**What is required**
Return, word for word, only the lines of the data below that lie between the line with "after the start" and the line with "No activity file", those two lines included.

Stored data

══════════

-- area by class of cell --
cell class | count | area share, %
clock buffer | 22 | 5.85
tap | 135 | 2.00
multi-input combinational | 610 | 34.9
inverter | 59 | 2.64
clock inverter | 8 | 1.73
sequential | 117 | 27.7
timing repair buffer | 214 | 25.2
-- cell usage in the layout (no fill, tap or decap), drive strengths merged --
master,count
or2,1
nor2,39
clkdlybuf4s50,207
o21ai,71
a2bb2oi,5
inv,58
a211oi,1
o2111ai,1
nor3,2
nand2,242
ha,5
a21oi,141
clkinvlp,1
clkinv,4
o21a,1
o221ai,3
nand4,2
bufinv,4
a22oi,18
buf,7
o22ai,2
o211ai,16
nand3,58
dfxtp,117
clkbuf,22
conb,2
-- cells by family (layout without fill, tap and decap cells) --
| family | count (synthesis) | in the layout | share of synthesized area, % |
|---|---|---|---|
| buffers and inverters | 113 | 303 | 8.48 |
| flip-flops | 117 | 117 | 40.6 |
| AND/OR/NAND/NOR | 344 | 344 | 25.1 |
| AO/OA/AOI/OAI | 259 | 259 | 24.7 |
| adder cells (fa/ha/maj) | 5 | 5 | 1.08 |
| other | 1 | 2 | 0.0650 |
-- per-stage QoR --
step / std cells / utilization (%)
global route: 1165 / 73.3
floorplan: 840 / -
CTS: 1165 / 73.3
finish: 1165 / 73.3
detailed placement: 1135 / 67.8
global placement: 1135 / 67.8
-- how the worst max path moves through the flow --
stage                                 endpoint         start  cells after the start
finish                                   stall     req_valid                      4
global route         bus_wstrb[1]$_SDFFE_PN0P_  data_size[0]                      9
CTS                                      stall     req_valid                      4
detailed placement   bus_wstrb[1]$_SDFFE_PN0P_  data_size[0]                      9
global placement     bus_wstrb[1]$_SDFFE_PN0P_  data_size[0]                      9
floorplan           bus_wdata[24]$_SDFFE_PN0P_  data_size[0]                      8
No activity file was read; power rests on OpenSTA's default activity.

══════════

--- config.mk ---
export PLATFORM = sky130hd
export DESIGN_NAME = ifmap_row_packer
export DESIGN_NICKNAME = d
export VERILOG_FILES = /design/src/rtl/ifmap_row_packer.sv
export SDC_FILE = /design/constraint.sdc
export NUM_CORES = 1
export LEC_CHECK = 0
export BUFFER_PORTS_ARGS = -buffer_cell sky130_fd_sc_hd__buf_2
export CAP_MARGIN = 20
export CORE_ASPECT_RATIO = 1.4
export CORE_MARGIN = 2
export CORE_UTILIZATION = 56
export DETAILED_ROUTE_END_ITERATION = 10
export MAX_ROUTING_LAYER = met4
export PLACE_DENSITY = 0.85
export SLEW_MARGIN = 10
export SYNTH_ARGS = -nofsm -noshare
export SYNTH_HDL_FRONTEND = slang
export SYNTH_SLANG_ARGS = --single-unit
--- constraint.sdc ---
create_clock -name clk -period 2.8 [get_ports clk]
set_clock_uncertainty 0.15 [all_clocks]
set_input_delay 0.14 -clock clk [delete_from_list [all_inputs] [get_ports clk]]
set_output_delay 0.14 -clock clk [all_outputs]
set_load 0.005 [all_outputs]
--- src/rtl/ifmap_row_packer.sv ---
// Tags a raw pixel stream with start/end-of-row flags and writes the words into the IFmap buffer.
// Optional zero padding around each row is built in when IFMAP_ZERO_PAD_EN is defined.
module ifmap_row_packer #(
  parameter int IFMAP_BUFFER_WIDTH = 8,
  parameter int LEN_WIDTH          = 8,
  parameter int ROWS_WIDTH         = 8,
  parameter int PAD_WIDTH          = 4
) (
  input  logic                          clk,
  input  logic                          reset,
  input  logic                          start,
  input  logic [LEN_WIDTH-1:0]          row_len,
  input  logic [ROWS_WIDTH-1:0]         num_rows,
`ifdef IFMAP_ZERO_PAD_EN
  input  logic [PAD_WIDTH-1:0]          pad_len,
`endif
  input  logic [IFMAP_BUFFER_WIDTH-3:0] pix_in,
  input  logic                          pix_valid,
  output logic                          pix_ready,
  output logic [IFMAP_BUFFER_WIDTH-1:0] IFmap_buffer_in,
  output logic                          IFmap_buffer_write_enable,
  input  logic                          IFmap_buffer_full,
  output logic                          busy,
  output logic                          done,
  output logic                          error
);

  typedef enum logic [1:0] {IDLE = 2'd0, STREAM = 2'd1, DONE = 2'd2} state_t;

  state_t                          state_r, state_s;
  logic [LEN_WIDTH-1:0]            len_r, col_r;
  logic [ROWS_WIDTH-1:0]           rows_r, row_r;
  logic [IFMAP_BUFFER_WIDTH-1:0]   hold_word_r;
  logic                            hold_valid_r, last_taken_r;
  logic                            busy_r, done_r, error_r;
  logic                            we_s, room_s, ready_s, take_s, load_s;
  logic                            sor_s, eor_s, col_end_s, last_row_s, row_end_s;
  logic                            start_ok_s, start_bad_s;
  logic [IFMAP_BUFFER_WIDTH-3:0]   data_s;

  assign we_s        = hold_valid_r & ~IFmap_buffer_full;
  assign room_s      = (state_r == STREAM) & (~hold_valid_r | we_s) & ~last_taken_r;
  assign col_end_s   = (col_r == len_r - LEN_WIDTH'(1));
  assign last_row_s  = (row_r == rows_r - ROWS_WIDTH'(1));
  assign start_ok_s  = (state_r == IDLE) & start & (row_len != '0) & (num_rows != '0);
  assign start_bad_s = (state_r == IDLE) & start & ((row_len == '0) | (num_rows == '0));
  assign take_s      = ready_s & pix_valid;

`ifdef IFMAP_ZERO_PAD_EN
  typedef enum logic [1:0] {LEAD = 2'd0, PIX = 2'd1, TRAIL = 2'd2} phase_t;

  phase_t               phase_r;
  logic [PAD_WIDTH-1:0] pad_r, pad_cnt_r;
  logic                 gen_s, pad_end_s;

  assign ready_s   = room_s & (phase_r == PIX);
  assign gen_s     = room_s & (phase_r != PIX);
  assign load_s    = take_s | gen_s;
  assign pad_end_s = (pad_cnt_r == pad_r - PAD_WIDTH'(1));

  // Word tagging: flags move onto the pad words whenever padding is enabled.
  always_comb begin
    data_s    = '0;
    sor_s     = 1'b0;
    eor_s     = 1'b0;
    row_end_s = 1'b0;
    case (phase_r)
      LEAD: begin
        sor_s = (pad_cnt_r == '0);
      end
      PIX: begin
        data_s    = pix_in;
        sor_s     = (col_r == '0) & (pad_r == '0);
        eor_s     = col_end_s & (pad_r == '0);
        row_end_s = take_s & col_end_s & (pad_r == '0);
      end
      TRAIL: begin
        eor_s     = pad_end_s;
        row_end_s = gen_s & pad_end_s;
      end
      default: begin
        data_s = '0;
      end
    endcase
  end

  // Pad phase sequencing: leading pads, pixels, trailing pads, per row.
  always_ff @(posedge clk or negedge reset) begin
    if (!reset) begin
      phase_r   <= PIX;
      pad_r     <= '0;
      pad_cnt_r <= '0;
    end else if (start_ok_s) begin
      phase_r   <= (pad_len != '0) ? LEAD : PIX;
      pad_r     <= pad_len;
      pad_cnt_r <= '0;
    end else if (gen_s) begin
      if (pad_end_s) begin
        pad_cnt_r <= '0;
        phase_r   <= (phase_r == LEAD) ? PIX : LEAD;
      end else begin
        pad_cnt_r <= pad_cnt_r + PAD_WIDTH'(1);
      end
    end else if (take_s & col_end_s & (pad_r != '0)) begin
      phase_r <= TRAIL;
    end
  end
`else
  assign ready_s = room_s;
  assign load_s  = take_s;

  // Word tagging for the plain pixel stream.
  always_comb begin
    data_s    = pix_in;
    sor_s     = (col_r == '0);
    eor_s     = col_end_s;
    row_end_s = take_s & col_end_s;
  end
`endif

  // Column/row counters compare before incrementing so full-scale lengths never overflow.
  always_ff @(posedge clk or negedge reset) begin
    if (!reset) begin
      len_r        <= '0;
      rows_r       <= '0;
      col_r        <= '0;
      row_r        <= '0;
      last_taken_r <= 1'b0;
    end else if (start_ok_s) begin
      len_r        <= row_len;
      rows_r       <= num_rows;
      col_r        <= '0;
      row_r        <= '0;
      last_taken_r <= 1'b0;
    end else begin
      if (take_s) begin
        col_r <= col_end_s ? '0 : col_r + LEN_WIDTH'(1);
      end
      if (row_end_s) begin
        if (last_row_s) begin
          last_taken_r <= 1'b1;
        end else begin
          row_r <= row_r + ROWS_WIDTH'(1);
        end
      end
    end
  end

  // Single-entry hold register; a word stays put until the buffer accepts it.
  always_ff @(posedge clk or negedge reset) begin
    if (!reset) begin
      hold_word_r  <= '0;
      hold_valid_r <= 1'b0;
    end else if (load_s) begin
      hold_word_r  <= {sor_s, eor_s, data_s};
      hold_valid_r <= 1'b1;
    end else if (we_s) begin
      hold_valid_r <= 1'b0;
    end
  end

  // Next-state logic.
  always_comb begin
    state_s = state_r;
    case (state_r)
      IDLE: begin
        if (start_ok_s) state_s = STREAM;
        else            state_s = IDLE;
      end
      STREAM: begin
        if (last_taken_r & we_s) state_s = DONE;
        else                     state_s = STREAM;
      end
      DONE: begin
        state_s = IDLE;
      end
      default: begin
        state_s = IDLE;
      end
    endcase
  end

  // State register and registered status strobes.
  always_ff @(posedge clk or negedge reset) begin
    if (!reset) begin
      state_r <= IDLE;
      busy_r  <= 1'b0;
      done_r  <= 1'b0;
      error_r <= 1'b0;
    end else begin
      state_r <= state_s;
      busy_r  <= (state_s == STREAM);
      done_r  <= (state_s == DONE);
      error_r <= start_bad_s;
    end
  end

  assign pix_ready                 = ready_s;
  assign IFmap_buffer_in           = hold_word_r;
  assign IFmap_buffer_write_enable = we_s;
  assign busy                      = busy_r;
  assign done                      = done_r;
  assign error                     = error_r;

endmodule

══════════

**Solved problem**
stage                                 endpoint         start  cells after the start
finish                                   stall     req_valid                      4
global route         bus_wstrb[1]$_SDFFE_PN0P_  data_size[0]                      9
CTS                                      stall     req_valid                      4
detailed placement   bus_wstrb[1]$_SDFFE_PN0P_  data_size[0]                      9
global placement     bus_wstrb[1]$_SDFFE_PN0P_  data_size[0]                      9
floorplan           bus_wdata[24]$_SDFFE_PN0P_  data_size[0]                      8
No activity file was read; power rests on OpenSTA's default activity.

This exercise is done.